- Born: 9 May 1942 (age 84) Sheffield, England
- Occupation: Actress
- Years active: 1977–present
- Known for: Coronation Street Children's Ward Trollied Ackley Bridge

= Rita May (actress) =

English actress (born 1942)

Rita May (born 9 May 1942) is an English actress. She is known for her roles as Mags in the ITV children's drama Children's Ward, Margaret in the Sky One sitcom Trollied, as well as Julie "Nana" Booth in the Channel 4 drama Ackley Bridge.

== Career ==
May began her career as a singer on the working men's club circuit in and around South Yorkshire.
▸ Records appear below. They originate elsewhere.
[src/rtl/shift_unit_arbiter.sv]
// shift_unit_arbiter: one iterative shifter shared round-robin by two requesters
// (port 0 branch/target path, port 1 ALU shift path). It accepts one op from
// IDLE, shifts by up to STEP bits per SHIFT cycle, and strobes the result in DONE.
// Latency: the ack cycle is cycle 0; valid_o rises in cycle ceil(shamt/STEP)+1.
// Backpressure: requesters hold req until ack. Nothing is accepted while busy_o=1.
// Build option: define SHIFT_ARITH_EN to make op 10 an arithmetic right shift.
//   Without it, op 10 is a logical right shift.
// Ports:
//   clk_i, rst_i       clock (rising edge); synchronous active-low reset
//   reqN_i             request from port N, held until ackN_o
//   dataN_i            operand, WIDTH bits
//   shamtN_i           shift amount, SHW bits
//   opN_i              00 SLL, 01 SRL, 10 SRA, 11 treated as SLL
//   ackN_o             one-cycle accept pulse
//   busy_o             engine is not IDLE
//   valid_o            one-cycle result strobe
//   result_o, id_o     last result and the port that owns it
module shift_unit_arbiter #(
  parameter int WIDTH = 32,
  parameter int STEP  = 2,
  parameter int SHW   = 5
) (
  input  logic             clk_i,
  input  logic             rst_i,
  input  logic             req0_i,
  input  logic [WIDTH-1:0] data0_i,
  input  logic [SHW-1:0]   shamt0_i,
  input  logic [1:0]       op0_i,
  output logic             ack0_o,
  input  logic             req1_i,
  input  logic [WIDTH-1:0] data1_i,
  input  logic [SHW-1:0]   shamt1_i,
  input  logic [1:0]       op1_i,
  output logic             ack1_o,
  output logic             busy_o,
  output logic             valid_o,
  output logic [WIDTH-1:0] result_o,
  output logic             id_o
);

  typedef enum logic [1:0] {IDLE, SHIFT, DONE} state_t;

  state_t           state, state_nxt;
  logic             last_grant;
  logic [WIDTH-1:0] work, work_step;
  logic [SHW-1:0]   remaining, step_n;
  logic [1:0]       op_q;
  logic             id_q;
  logic [WIDTH-1:0] result_q;
  logic             id_hold_q;
  logic             gnt0, gnt1;

  // Round robin: on a tie, the port that did not win last time gets the grant.
  // After reset last_grant=1, so port 0 wins the first tie.
  always_comb begin
    gnt0 = (state == IDLE) && req0_i && (!req1_i || last_grant);
    gnt1 = (state == IDLE) && req1_i && (!req0_i || !last_grant);
  end

  assign ack0_o = gnt0;
  assign ack1_o = gnt1;

  // Shift distance for this cycle: min(STEP, remaining).
  assign step_n = (remaining > SHW'(STEP)) ? SHW'(STEP) : remaining;

  always_comb begin
    work_step = work << step_n;
    case (op_q)
      2'b01: work_step = work >> step_n;
`ifdef SHIFT_ARITH_EN
      2'b10: work_step = $unsigned($signed(work) >>> step_n);
`else
      2'b10: work_step = work >> step_n;
`endif
      default: ;
    endcase
  end

  always_comb begin
    state_nxt = state;
    case (state)
      IDLE: begin
        if (gnt0)
          state_nxt = (shamt0_i == '0) ? DONE : SHIFT;
        else if (gnt1)
          state_nxt = (shamt1_i == '0) ? DONE : SHIFT;
      end
      SHIFT: begin
        if (remaining == step_n)
          state_nxt = DONE;
      end
      DONE:    state_nxt = IDLE;
      default: state_nxt = IDLE;
    endcase
  end

  always_ff @(posedge clk_i) begin
    if (!rst_i) begin
      state      <= IDLE;
      last_grant <= 1'b1;
      work       <= '0;
      remaining  <= '0;
      op_q       <= 2'b00;
      id_q       <= 1'b0;
      result_q   <= '0;
      id_hold_q  <= 1'b0;
    end else begin
      state <= state_nxt;
      case (state)
        IDLE: begin
          if (gnt0) begin
            work       <= data0_i;
            remaining  <= shamt0_i;
            op_q       <= op0_i;
            id_q       <= 1'b0;
            last_grant <= 1'b0;
          end else if (gnt1) begin
            work       <= data1_i;
            remaining  <= shamt1_i;
            op_q       <= op1_i;
            id_q       <= 1'b1;
            last_grant <= 1'b1;
          end
        end
        SHIFT: begin
          work      <= work_step;
          remaining <= remaining - step_n;
        end
        DONE: begin
          // Keep the delivered result visible until the next DONE.
          result_q  <= work;
          id_hold_q <= id_q;
        end
        default: ;
      endcase
    end
  end

  assign busy_o   = (state != IDLE);
  assign valid_o  = (state == DONE);
  // During DONE the fresh result comes straight from the working register.
  assign result_o = valid_o ? work : result_q;
  assign id_o     = valid_o ? id_q : id_hold_q;

endmodule

[config.mk]
export PLATFORM = sky130hd
export DESIGN_NAME = shift_unit_arbiter
export DESIGN_NICKNAME = d
export VERILOG_FILES = /design/src/rtl/shift_unit_arbiter.sv
export SDC_FILE = /design/constraint.sdc
export NUM_CORES = 1
export LEC_CHECK = 0
export BUFFER_PORTS_ARGS = -buffer_cell sky130_fd_sc_hd__buf_2
export CAP_MARGIN = 40
export CORE_ASPECT_RATIO = 1.5
export CORE_MARGIN = 8
export CORE_UTILIZATION = 58
export DETAILED_ROUTE_END_ITERATION = 8
export PLACE_DENSITY_LB_ADDON = 0.2
export SYNTH_ARGS = -nofsm -noshare
export SYNTH_HDL_FRONTEND = slang
export SYNTH_SLANG_ARGS = --single-unit
[constraint.sdc]
create_clock -name clk_i -period 4.05 [get_ports clk_i]
set_input_delay 0.6075 -clock clk_i [delete_from_list [all_inputs] [get_ports clk_i]]
set_output_delay 0.6075 -clock clk_i [all_outputs]
set_load 0.01 [all_outputs]
==> impl_metrics.yaml, run 1 <==
route:
  ant_nets: 0
  route.detailed.drc: 0
  vias_per_cell: 6.46
  drtPass1Iterations: 5
  routedWlPerCell_um: 19.1
  drt_iter0_drc: 398
  drt_wl_total_um: 15300
  vias: 5191
timing:
  tns_ns: 0
  clock_skew_ns: 0.00632
  period_minus_slack_ns: 2.67
  slew_headroom_pct: 41.1
  drv_slew: 0
  finalCritPeriodShare_pct: 66.0
  worst_slew_pin_slew_ns: 0.883
  rsz0062_at_grt: "no"
  fmax_mhz: 374
  hold_viol: 0
  finalSetupViolations: 0
grt:
  overflow: 0
  grt_pass1_vias: 5106
  grt_max_degree: 51
  grt_pass1_wl_um: 24600
  track_usage_pct: 25.8
  antenna_found_initial: 0
worst_setup_path:
  setup.worst_path.start: "state[1]"
  crit_family: "buffers and inverters"
  required_ns: 3.44
  startpoint_type: "register"
  crit_path_end_kind: "output port"
  critPathBufInv: 2
  critPathMaxStageDelay_ns: 0.55
  critPathSlowestCell: "inv_2"
  path_class: "register to output port"
  critPathMaxFanout: 36
  cp_cell_sequence: "nor2_1 > nand3_1 > inv_2 > buf_2"
  timing.rr.start: "remaining[0]"
  worstPathArrival_ns: 2.06
pwr:
  ir_drop_mv: 0.504
  power_density_mw_per_mm2: 768
  power_leakage_nw: 2.52
place:
  dpl.cell_count: 787
  dp_hpwl_um: 10500
  io_buffers: 118
  place.gp.congestion: 0.937
floorplan:
  die_w_um: 89.9
  core_mm2: 0.00801
  initial_core_util_pct: 59.4
  die_h_um: 127
  die_area_mm2: 0.0114
  num_io_pins: 119
  fp-row-count: 40
yosys:
  synth_top_area_cell: "dfxtp_1"
  yosys.area.top_type_share_pct: 32.0
  async_reset_ff_share_pct: 0
  ys.flop_type: "dfxtp_1"
  syn_nets: 688
  ys_seq_area_share_pct: 32.0
  syn_area_mm2: 0.00476
  synth_edf_count: 0
  yosysMostFrequentCell: "dfxtp_1"
  netlist_instances: 605
  synth_common_cells: "dfxtp_1, nand2_1, a21oi_1, clkbuf_1, o21ai_0"
  synth_area_leaders: "dfxtp_1, mux2_2, nand2_1"
  yosysUniqueCellTypes: 55
  ys.warnings.count: 0
  synth_seq_cells: 76
  synth.avg_cell_area_um2: 7.86
run_status:
  status: "finished clean"
final_layout:
  final_cells: 803
  syn_to_final_growth_pct: 20.5
  nets: 776
  fillers: 680
  antenna_cells: 0
  drive_above_1_share_pct: 28.7
  final_util_pct: 71.5
cts:
  cts.path.max_buffers: 2
  cts_tree: "yes"
  clock-sinks: 76
  h-tree-depth: 3
  clock-root-buffer: "clkbuf_16"
  clk_pin_slew_worst_paths_ns: 0.06
  numCtsBuffers: 9
  hold_buffers: 0
  ctsResizeCount: 0
  insertion_delay_ns: 0.34
  post_cts_buffers: 0
job:
  max-cap-violations: 0
hold_path:
  hp-class: "register to register"
  min_from: "id_q"
-- layout by cell type, fill, tap and decap left out, types with 4 or more instances in the layout --
cell type and n:
nor2_1 38, mux2_2 38, a21oi_1 48, clkbuf_16 9, a2111oi_0 14, nor2b_1 6
a31oi_1 17, o211ai_1 6, mux2i_1 10, and2_1 34, nand2_1 68, a211oi_1 26
dfxtp_1 75, nand3_1 10, nor3_1 14, o211a_1 5, a311oi_1 10, inv_1 4
buf_4 10, and3_1 28, nand4_1 4, buf_2 118, nand2b_1 7, o21ai_0 41
-- stage by stage --
stage | power (W) | instance area [um^2] | hold slack [ns] | setup slack, ns
4_1_cts | 0.00435 | 5730 | 0.515 | 1.40
3_5_place_dp | 0.00338 | 5380 | 0.500 | 1.63
2_1_floorplan | 0.00276 | 4760 | 0.468 | 1.89
5_1_grt | 0.00465 | 5730 | 0.526 | 1.29
6_report | 0.00440 | 5730 | 0.509 | 1.38
3_3_place_gp | 0.00329 | 5350 | 0.478 | 1.59
-- registers in the layout (all words and copies together) (netlist names) --
signal	flops
id_hold_q	1
state	2
result_q	32
work	32
op_q	2
last_grant	1
id_q	1
remaining	5
-- layer usage --
metal | wire length (um) | vias up | share of wire, % | track usage (%)
li1 | - | 2430 | - | -
met1 | 5860 | 2405 | 38 | 28.0
met2 | 7700 | 302 | 50 | 44.9
met3 | 1210 | 54 | 7.9 | 5.79
met4 | 535 | 0 | 3.5 | 15.0
met5 | 0 | - | 0 | 0
-- worst paths after layout --
kind | endpoint | slack [ns] | depth (start not counted)
worst min register to register | id_q | 0.51 | 1
worst max-delay path | ack0_o | 1.38 | 4
worst min-delay path | id_q | 0.51 | 1
worst max register to register | work[19] | 1.48 | 5
-- power by group --
part | internal (W) | switching (W) | leakage (nW)
Combinational | 0.000822 | 0.00131 | 1.72
Clock | 0.000635 | 0.000319 | 0.173
Sequential | 0.000957 | 0.000361 | 0.624
Total | 0.00241 | 0.00199 | 2.52
-- cell families (layout without fill, tap and decap cells) --
kind of cell,after synthesis,after routing,synth area share (%)
AND/OR/NAND/NOR,223,223,23.6
AO/OA/AOI/OAI,196,196,27.7
flip-flops,76,76,32.0
buffers and inverters,58,151,4.89
multiplexers,48,48,11.1
XOR/XNOR,2,2,0.368
adder cells (fa/ha/maj),1,1,0.263
other,1,1,0.0789
-- layout make-up --
class,count,area (um^2),share of cell area [%]
sequential,76,1520,26.6
timing repair buffer,130,692,12.1
inverter,5,18.8,0.328
multi-input combinational,471,3010,52.6
clock buffer,12,256,4.48
clock inverter,4,95.1,1.66
tap,105,131,2.29
Power figures use the tool's default switching activity.
==> inputs of run 2 (changes only) <==
CORE_UTILIZATION = 54   (was 58)
clock period = 2.7 ns   (was 4.05 ns; I/O delays follow)
==> run 2 against run 1 <==
Compared with the run above:
- clock skew down 0.0019 ns
- via count down 0.92%
- setup slack worse by 0.96 ns
- critical endpoint is now result_o[20]
- critical path type unchanged
- highest routed layer unchanged
==> impl_metrics.yaml, run 2 (synthesis gave the netlist of run 1 again) <==
route:
  vias: 5143
  vias_per_cell: 6.29
  drt_wl_total_um: 15100
  routedWlPerCell_um: 18.5
  drtPass1Iterations: 7
  drt_iter0_drc: 378
  route.detailed.drc: 0
  ant_nets: 0
final_layout:
  antenna_cells: 0
  syn_to_final_growth_pct: 20.9
  layout_commonest_cell: "buf_2"
  nets: 785
  reg_top3: "result_q (32), work (32), remaining (5)"
  layout.cells.most_common_list: "buf_2, dfxtp_1, nand2_1"
  final_cells: 817
  fillers: 749
  drive_above_1_share_pct: 29.3
timing:
  hold_viol: 0
  drv_slew: 0
  fmax_mhz: 438
  finalCritPeriodShare_pct: 84.5
  clock_skew_ns: 0.00442
  worst_slew_pin_slew_ns: 0.658
  slew_headroom_pct: 56.1
  finalSetupViolations: 0
  rsz0062_at_grt: "no"
  period_minus_slack_ns: 2.28
  tns_ns: 0
worst_setup_path:
  path_class: "register to output port"
  crit_path_end_kind: "output port"
  worstPathArrival_ns: 1.88
  startpoint_type: "register"
  setup.worst_path.start: "state[0]"
  critPathMaxFanout: 18
  required_ns: 2.30
  timing.rr.start: "remaining[4]"
pwr:
  ir_drop_mv: 0.568
  swShare_pct: 46.2
  power_leakage_nw: 2.53
  p_comb_share_pct: 51.5
  p_seq_share_pct: 30.4
  power_density_mw_per_mm2: 1100
  intPower_w: 0.00342
  switchingPower_w: 0.00293
  pwr-share-clk_pct: 18.1
floorplan:
  num_io_pins: 119
  fp-row-count: 42
  die_h_um: 131
  initial_core_util_pct: 54.8
  core_mm2: 0.00867
  die_area_mm2: 0.0121
  die_w_um: 92.6
grt:
  use_met3_pct: 6.46
  grtUsageMet2_pct: 41.6
  antenna_found_initial: 0
  overflow: 0
  top_usage_layer: "met2"
  track_usage_pct: 24.3
  grt_pass1_wl_um: 23800
  met1_usage_pct: 27.7
  grt_pass1_vias: 4895
  grt_max_degree: 53
cts:
  clock-sinks: 76
  clock-root-buffer: "clkbuf_16"
  numCtsBuffers: 9
  post_cts_buffers: 0
  ctsResizeCount: 0
  hold_buffers: 0
  clk_pin_slew_worst_paths_ns: 0.06
  cts_tree: "yes"
  cts.path.max_buffers: 2
  insertion_delay_ns: 0.34
  h-tree-depth: 3
place:
  place.gp.congestion: 0.901
  dp_hpwl_um: 10700
  dpl.cell_count: 801
  io_buffers: 118
hold_path:
  min_from: "data0_i[29]"
  hp-class: "primary input to register"
job:
  max-cap-violations: 0
run_status:
  status: "finished clean"
run 2: cell type report:
| type | count | area, um^2 | share of cell area [%] |
|---|---|---|---|
| multi-input cells | 471 | 3010 | 52.4 |
| flip-flops and latches | 76 | 1520 | 26.5 |
| repair buffers | 139 | 773 | 13.5 |
| clock buffers | 15 | 278 | 4.83 |
| well taps | 110 | 138 | 2.39 |
| inverters | 5 | 18.8 | 0.327 |
| clock inverters | 1 | 5.00 | 0.0871 |
run 2: metrics by stage:
stage	cell area (um^2)	power, W	util, %	hold WS [ns]	setup slack (ns)
floorplan	4760	0.00414	-	0.468	0.746
global placement	5470	0.00504	63.0	0.478	0.625
CTS	5750	0.00631	66.3	0.332	0.425
detailed placement	5470	0.00513	63.0	0.521	0.575
global route	5750	0.00676	66.3	0.357	0.335
finish	5750	0.00635	66.3	0.337	0.419
run 2: metal layers:
layer  vias to the layer above  part of all wire [%]
li1                       2443                     -
met1                      2372                    39
met2                       278                    49
met3                        50                   8.7
met4                         0                   3.3
met5                         -                     0
run 2: power by group through the flow:
| stage | Combinational, W | Sequential (W) | Clock, W |
|---|---|---|---|
| 5_1_grt | 0.00357 | 0.00197 | 0.00122 |
| 3_5_place_dp | 0.00320 | 0.00193 | 0 |
| 3_3_place_gp | 0.00313 | 0.00191 | 0 |
| 2_1_floorplan | 0.00242 | 0.00172 | 0 |
| 4_1_cts | 0.00323 | 0.00191 | 0.00117 |
| 6_report | 0.00327 | 0.00193 | 0.00115 |
run 2: final timing paths:
path | slack, ns | end | cells after the start
setup reg to reg | 0.55 | work[22] | 6
setup / recovery | 0.42 | result_o[20] | 4
hold / removal | 0.34 | work[29] | 3
hold reg to reg | 0.53 | id_q | 1
run 2: critical path: stages (launching register included):
cell and delay, ns:
dfxtp_1 0.51, nand2b_1 0.19, buf_4 0.28, mux2_2 0.40, buf_2 0.15
==> inputs of run 3 (changes only) <==
ABC_AREA = 1   (was unset)
CORE_UTILIZATION = 55   (was 54)
clock period = 2.32 ns   (was 2.7 ns; I/O delays follow)
==> run 3 against run 2 <==
Compared with the run above:
- sequential power grew 18%
- power is 38% higher
- clock-buffer cell count fell by 6
- worst hold slack lost 0.074 ns
- synthesized area grew 11%
- first-iteration DRC count is 7.9% higher
- cell count increased by 38%
- via count rose by 18%
- flip-flop and latch count unchanged
- routed wire length up 5.9%
- clock power up 30%
- sequential share of layout area down 2.3 points
- critical path type unchanged
- critical endpoint is now ack0_o
- largest cell class unchanged
==> impl_metrics.yaml, run 3 <==
final_layout:
  layout.cells.most_common_list: "nand2_1, buf_2, nor2_1"
  drive_above_1_share_pct: 20.8
  fillers: 1004
  reg_top3: "result_q (32), work (32), remaining (5)"
  layout_commonest_cell: "nand2_1"
  multiInputGateArea_mm2: 0.00313
  seqCellArea_mm2: 0.00152
  nets: 1091
  syn_to_final_growth_pct: 18.6
  antenna_cells: 0
place:
  dp_hpwl_um: 11600
  place.gp.congestion: 0.972
  io_buffers: 118
pwr:
  power_leakage_nw: 3.38
  power_density_mw_per_mm2: 1390
  p_total_w: 0.00876
  ir_drop_mv: 1.02
route:
  drtPass1Iterations: 5
  vias: 6051
  ant_nets: 0
  routedWlPerCell_um: 14.2
  drt_iter0_drc: 408
  drt_wl_total_um: 16000
  route.detailed.drc: 0
  vias_per_cell: 5.37
worst_setup_path:
  worstPathArrival_ns: 1.83
  crit_path_end_kind: "output port"
  critPathMaxFanout: 49
  timing.rr.start: "state[1]"
  required_ns: 1.97
  startpoint_type: "register"
  path_class: "register to output port"
  setup.worst_path.start: "state[0]"
floorplan:
  die_h_um: 136
  die_w_um: 96.2
  initial_core_util_pct: 55.6
  die_area_mm2: 0.0131
  core_mm2: 0.00952
  fp-row-count: 44
  num_io_pins: 119
hold_path:
  min_from: "op1_i[1]"
  hp-class: "primary input to register"
grt:
  antenna_found_initial: 0
  grt_pass1_vias: 5666
  track_usage_pct: 24.9
  grt_max_degree: 50
  overflow: 0
  grt_pass1_wl_um: 25800
cts:
  numCtsBuffers: 9
  h-tree-depth: 3
  cts_tree: "yes"
  clk_pin_slew_worst_paths_ns: 0.06
  clock-root-buffer: "clkbuf_16"
  cts.path.max_buffers: 2
  insertion_delay_ns: 0.34
  clock-sinks: 76
timing:
  period_minus_slack_ns: 2.18
  worst_slew_pin_slew_ns: 0.685
  clock_skew_ns: 0.00603
  fmax_mhz: 459
  drv_slew: 0
  finalSetupViolations: 0
  tns_ns: 0
  whs_ns: 0.263
  slew_headroom_pct: 54.3
  hold_viol: 0
  rsz0062_at_grt: "no"
  finalCritPeriodShare_pct: 94.0
yosys:
  synth_seq_cells: 76
  yosysMostFrequentCell: "nand2_1"
  synth_common_cells: "nand2_1, nor2_1, o21ai_0, inv_1, dfxtp_1"
  synth_edf_count: 0
  yosys.area.top_type_share_pct: 28.7
  async_reset_ff_share_pct: 0
  netlist_instances: 913
  syn_nets: 996
  ys.flop_type: "dfxtp_1"
  synth.avg_cell_area_um2: 5.81
  synth_area_leaders: "dfxtp_1, nand2_1, o21ai_0"
  ys_seq_area_share_pct: 28.7
  ys.warnings.count: 0
  yosysUniqueCellTypes: 29
  synth_top_area_cell: "dfxtp_1"
  syn_area_mm2: 0.00530
run_status:
  status: "finished clean"
job:
  max-cap-violations: 0
==> run 3: cell count changes after synthesis, moves of 31 or more <==
cell	before	now
o21ai_1	0	48
o21ai_0	41	105
nand3_1	10	62
nor2_1	39	116
or2_2	2	33
a21oi_1	48	9
nand2_1	68	256
mux2_2	38	0
inv_1	4	91
and2_1	34	0
==> run 3: worst paths after layout <==
kind	to	slack (ns)	cells after the start
max	ack0_o	0.14	5
min	op_q[1]	0.26	3
max reg2reg	work[5]	0.34	10
min reg2reg	id_q	0.50	2
==> run 3: metrics by stage <==
step	instances	setup slack, ns	utilization, %	instance area (um^2)
after floorplan	913	0.737	-	5300
after global placement	1107	0.296	62.2	5920
after detailed placement	1107	0.314	62.2	5920
after CTS	1127	0.0265	65.9	6280
after global routing	1127	0.0418	66.0	6290
final	1127	0.140	66.0	6290
==> run 3: final cells by class <==
class	instances	area share, %
Clock buffer	9	3.58
Clock inverter	6	1.43
Inverter	96	5.79
Multi-Input combinational cell	683	49.8
Sequential cell	76	24.2
Tap cell	115	2.29
Timing Repair Buffer	141	12.8
Timing Repair inverter	1	0.119
==> run 3: kinds of logic (layout without fill, tap and decap cells) <==
| kind of cell | Yosys count | count (layout) | synth area share [%] |
|---|---|---|---|
| other | 1 | 1 | 0.0708 |
| and+or+nand+nor | 506 | 506 | 41.4 |
| AOI/OAI and AO/OA | 175 | 175 | 17.0 |
| adders and majority gates | 1 | 1 | 0.236 |
| DFF | 76 | 76 | 28.7 |
| buffers and inverters | 154 | 253 | 12.5 |
==> run 3: worst max-delay path, stage by stage, from the launching register on <==
cell and delay (ns):
dfxtp_1 0.36, nor2_2 0.25, nand3_2 0.18, buf_12 0.22, inv_1 0.27, buf_2 0.20
==> run 3: report_power, final <==
group	switching, W	internal (W)	total [W]
logic	0.00321	0.00178	0.00500
registers	0.000457	0.00181	0.00227
clock network	0.000558	0.000937	0.00150
==> run 3: what timing repair did <==
item | CTS | global route
setup buffers | 4 | 0
cloned | 1 | 0
hold buffers | 0 | 0
resized for setup | 3 | 2
setup endpoints to repair | 1 | 33
==> run 3: metal layers <==
layer  track usage [%]  wire length [um]  up-vias
li1                  -                 -     3117
met1              25.4              5990     2696
met2              45.2              8530      181
met3              4.09               727       57
met4              15.1               789        0
met5                 0                 0        -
She featured in the television adaptation of Barry Hines's The Price of Coal, a Play for Today first broadcast in 1977, and as Jimmy Kemp's mother in Hines's scripted nuclear war drama Threads in 1984.

She has also appeared in television series such as Early Doors and Drop Dead Gorgeous, and radio programmes including Ed Reardon's Week and The Blackburn Files. In 2005, she appeared in one episode of Heartbeat. In March 2009, it was announced that May would appear as Connie Rathbone, a new love interest of Jack Duckworth, in the ITV soap opera Coronation Street.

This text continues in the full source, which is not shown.